[Stored records]
Context: an optimization exercise on an open-source flow, tuned for small area. The choices shown serve that exercise and are no tape-out recipe. Function was checked by simulation only, so behaviour that the tests miss may differ from the original. No activity file was given, so power comes from the tool's default toggle rates.

Setup of job 8566:
==> flow/design.v (excerpt) <==
module mbed_tester_top (
    input  logic clk,
    input  logic rst,
    input  logic  i_psel,
    input  logic  i_penable,
    input  logic  i_pwrite,
    input  tester_regs_pkg::addr_t i_paddr,
    input  tester_regs_pkg::data_t i_pwdata,
    output tester_regs_pkg::data_t o_prdata,
    input  logic i_reset_btn_n,
    input  logic [3-1:0] i_digital_id,
    output logic o_reset_req,
    output logic o_reprogram_req,
    output logic o_reset_peripherals,
    output logic o_pwm_val,
    output logic o_pwm_drive,
    output logic o_sample_adc,
    input  logic [12-1:0] i_mux_meas,
    input  logic i_mux_updated,
    input  logic [4*12-1:0] i_anin_meas,
    input  logic [4-1:0] i_anin_updated
);
For scale: ~4000 cells after synthesis, ~1000 flip-flops.
clock: 6.0 ns
lec_check: 0
cap_margin: 20
core_margin: 2
core_utilization: 40
cts_buf_list: sky130_fd_sc_hd__clkbuf_16
cts_cluster_diameter: 100
cts_cluster_size: 25
slew_margin: 20
run.sh (not shown) runs the stock make flow with config.mk's settings and CLKGATE_MAP_FILE= SYNTH_SCRIPT=/design/flow/synth_recipe.tcl, a recipe that flattens the netlist after the stock synthesis.
For job 3708, these inputs were changed with respect to job 8566:
Settings: clearing CTS_CLUSTER_SIZE, which used to be 25; clearing CTS_BUF_LIST, which used to be sky130_fd_sc_hd__clkbuf_16; clearing CTS_CLUSTER_DIAMETER, which used to be 100.
==> flow/flow/run.sh (new file) <==
#!/bin/bash
# Own flow: the standard synthesis, then its combinational logic re-mapped
# for area with ABC (every register kept, by name and cell type), then the standard flow's
# standard layout from that netlist. Each tool's output goes to a log here.
set -euo pipefail
W=$(pwd)
R=$W/orfs/results/$FLOW_PLATFORM/mbed_tester_top/base
YOSYS=$FLOW_HOME/../tools/install/yosys/bin/yosys

bash standard.sh synth > $W/log_1_synth.txt 2>&1
cp $R/1_2_yosys.v $W/std_1_2_yosys.v

printf 'set_driving_cell sky130_fd_sc_hd__buf_1\nset_load 5\n' > $W/reopt_constr.txt
export REOPT_LIB=$FLOW_HOME/platforms/sky130hd/lib/sky130_fd_sc_hd__tt_025C_1v80.lib
export REOPT_IN=$W/std_1_2_yosys.v
export REOPT_OUT=$W/reopt_1_2_yosys.v
export REOPT_STAT=$W/reopt_stat.txt
export REOPT_SCRIPT=$W/flow/abc_area.scr
export REOPT_CONSTR=$W/reopt_constr.txt
export REOPT_D=6000
export REOPT_DONT_USE="$(sed -n '/DONT_USE_CELLS/,/^$/p' $FLOW_HOME/platforms/sky130hd/config.mk | grep -o 'sky130_fd_sc_hd__[a-z0-9_]*' | tr '\n' ' ')"
$YOSYS -c $W/flow/reopt.tcl > $W/log_2_reopt.txt 2>&1

cp $REOPT_OUT $R/1_2_yosys.v
rm -f $R/1_synth.odb $R/1_synth.sdc
bash standard.sh finish > $W/log_3_layout.txt 2>&1
==> flow/flow/abc_area.scr (new file) <==
strash
dch
amap
topo
buffer -c
upsize -c
dnsize -c
stime -c
==> flow/flow/reopt.tcl (new file) <==
# Re-map the combinational logic of the standard synthesis netlist for area.
# Registers (and their names and cell types) are kept as they are.
yosys -import
set lib $::env(REOPT_LIB)
read_liberty -ignore_miss_func $lib
read_verilog $::env(REOPT_IN)
hierarchy -top $::env(FLOW_TOP)
setattr -mod -set keep_hierarchy 1 sky130_fd_sc_hd__*df* sky130_fd_sc_hd__*dl*
flatten
delete t:\$scopeinfo
yosys rename -hide w:_*_.*
opt_clean -purge
stat
set dont_use {}
foreach c $::env(REOPT_DONT_USE) { lappend dont_use -dont_use $c }
abc -script $::env(REOPT_SCRIPT) -liberty $lib {*}$dont_use -constr $::env(REOPT_CONSTR) -D $::env(REOPT_D)
opt_clean -purge
setundef -zero
hilomap -singleton -hicell sky130_fd_sc_hd__conb_1 HI -locell sky130_fd_sc_hd__conb_1 LO
splitnets
opt_clean -purge
insbuf -buf sky130_fd_sc_hd__buf_4 A X
opt_clean -purge
tee -o $::env(REOPT_STAT) stat -liberty $lib
delete sky130_fd_sc_hd__*
check
write_verilog -noattr -noexpr -nohex -nodec $::env(REOPT_OUT)
==> flow/standard.sh (new file) <==
#!/bin/bash
# synth_recipe.tcl (not shown) runs the flow's synth.tcl, then flattens the netlist and writes it again
# the make line also repeats each setting of config.mk as NAME=value (left out here)
make -C /OpenROAD-flow-scripts/flow DESIGN_CONFIG=/design/flow/config.mk WORK_HOME=/design/flow/orfs CLKGATE_MAP_FILE= SYNTH_SCRIPT=/design/flow/synth_recipe.tcl "${@:-finish}"
removed: flow/run.sh
==> comparison <==
- Job 3708 finished all stages; the layout is clean.
- Sort job 8566 and job 3708 by time the final worst path needs with I/O delays and setup desc -> top: job 3708
- Job 3708 has less setup slack than job 8566.
- From job 8566 to job 3708 the numbers moved as follows: net count of the mapped netlist now smaller, standard-cell row count shows a reduction of 3.3%, clock transition at the registers of the reported paths went down, overall track demand over capacity in global routing now sits higher.
- Of job 8566 and job 3708, the higher detailed-route vias per instance belongs to job 3708.
## Diff of input files: job 3688 against job 3708
==> flow/run.sh (new file) <==
#!/bin/bash
# synth_recipe.tcl (not shown) runs the flow's synth.tcl, then flattens the netlist and writes it again
# the make line also repeats each setting of config.mk as NAME=value (left out here)
make -C /OpenROAD-flow-scripts/flow DESIGN_CONFIG=/design/flow/config.mk WORK_HOME=/design/flow/orfs CLKGATE_MAP_FILE= SYNTH_SCRIPT=/design/flow/synth_recipe.tcl finish
removed: flow/flow/run.sh
removed: flow/flow/abc_area.scr
removed: flow/flow/reopt.tcl
removed: flow/standard.sh
[summary]
- Going from job 3708 to job 3688, non-clock buffer count shrank by more than a quarter.
- nand2_1 as the most frequent standard cell in the layout excluding fill and tap cells was reported by job 3688, and edfxtp_1 by job 3708.
- Re wire length: job 3708 was higher than job 3688.
- Between job 3688 and job 3708, the total power after layout is higher for job 3688.
- NOTE: final cycle utilization of the critical path in job 3688 falls short of that of job 3708
- Setup slack: job 3688 more than job 3708
Setup changes, job 3688 to job 8350
Settings: CTS_BUF_LIST newly set to sky130_fd_sc_hd__clkbuf_4.
==> summary.txt <==
On count of cell instances traversed by the critical path, the lower figure sits with job 8350, not job 3688. Lower number of inserted diodes among job 3688 and job 8350: job 3688. Compared with job 3688, in job 8350 final instance area held, post-synthesis to final-layout area growth moved up, fraction of power consumed by combinational cells stayed essentially flat, worst setup slack moved down.

-- static timing again, ports no longer ideal --
In the flow no input, the clock included, has a driving cell. The finished layouts below were timed again as built, in two steps.
Step 1: set_driving_cell puts a clkbuf_16 on clk and a buf_2 on each other input, an assumption about the parent block.
Step 2, shift: input delay + t, output delay - t, t = (earliest + latest rising clock arrival at the registers) / 2. This alone moves slack from input paths to output paths.
a / b / c = ideal ports / drivers / drivers and shift; a / b = the first two.
run | shift t [ns] | setup slack, ns | worst hold slack (ns) | worst setup path after step 2
job 8566 | 0.727 | 0.636 / 0.661 / -0.066 | 0.413 / 0.413 / 0.413 | input to register
job 3708 | 0.770 | 0.187 / 0.226 / -0.535 | 0.407 / 0.407 / 0.407 | input to register
job 3688 | 0.756 | 0.630 / 0.652 / -0.103 | 0.407 / 0.407 / 0.407 | input to register
job 8350 | 1.204 | 0.611 / 0.545 / -0.137 | 0.380 / 0.380 / 0.380 | input to register
With both steps, setup timing fails in every run listed, where it was met with ideal ports. The setup slack of job 8350, which loses most, moves by -0.066 ns with the drivers and by -0.748 ns with both steps.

[Problem details]:
Above are the records; repeat exactly the lines from the one holding "- Job 3708 has" down to the one holding "In the flow", end lines included.

[Response]:
- Job 3708 has less setup slack than job 8566.
- From job 8566 to job 3708 the numbers moved as follows: net count of the mapped netlist now smaller, standard-cell row count shows a reduction of 3.3%, clock transition at the registers of the reported paths went down, overall track demand over capacity in global routing now sits higher.
- Of job 8566 and job 3708, the higher detailed-route vias per instance belongs to job 3708.
## Diff of input files: job 3688 against job 3708
==> flow/run.sh (new file) <==
#!/bin/bash
# synth_recipe.tcl (not shown) runs the flow's synth.tcl, then flattens the netlist and writes it again
# the make line also repeats each setting of config.mk as NAME=value (left out here)
make -C /OpenROAD-flow-scripts/flow DESIGN_CONFIG=/design/flow/config.mk WORK_HOME=/design/flow/orfs CLKGATE_MAP_FILE= SYNTH_SCRIPT=/design/flow/synth_recipe.tcl finish
removed: flow/flow/run.sh
removed: flow/flow/abc_area.scr
removed: flow/flow/reopt.tcl
removed: flow/standard.sh
[summary]
- Going from job 3708 to job 3688, non-clock buffer count shrank by more than a quarter.
- nand2_1 as the most frequent standard cell in the layout excluding fill and tap cells was reported by job 3688, and edfxtp_1 by job 3708.
- Re wire length: job 3708 was higher than job 3688.
- Between job 3688 and job 3708, the total power after layout is higher for job 3688.
- NOTE: final cycle utilization of the critical path in job 3688 falls short of that of job 3708
- Setup slack: job 3688 more than job 3708
Setup changes, job 3688 to job 8350
Settings: CTS_BUF_LIST newly set to sky130_fd_sc_hd__clkbuf_4.
==> summary.txt <==
On count of cell instances traversed by the critical path, the lower figure sits with job 8350, not job 3688. Lower number of inserted diodes among job 3688 and job 8350: job 3688. Compared with job 3688, in job 8350 final instance area held, post-synthesis to final-layout area growth moved up, fraction of power consumed by combinational cells stayed essentially flat, worst setup slack moved down.

-- static timing again, ports no longer ideal --
In the flow no input, the clock included, has a driving cell. The finished layouts below were timed again as built, in two steps.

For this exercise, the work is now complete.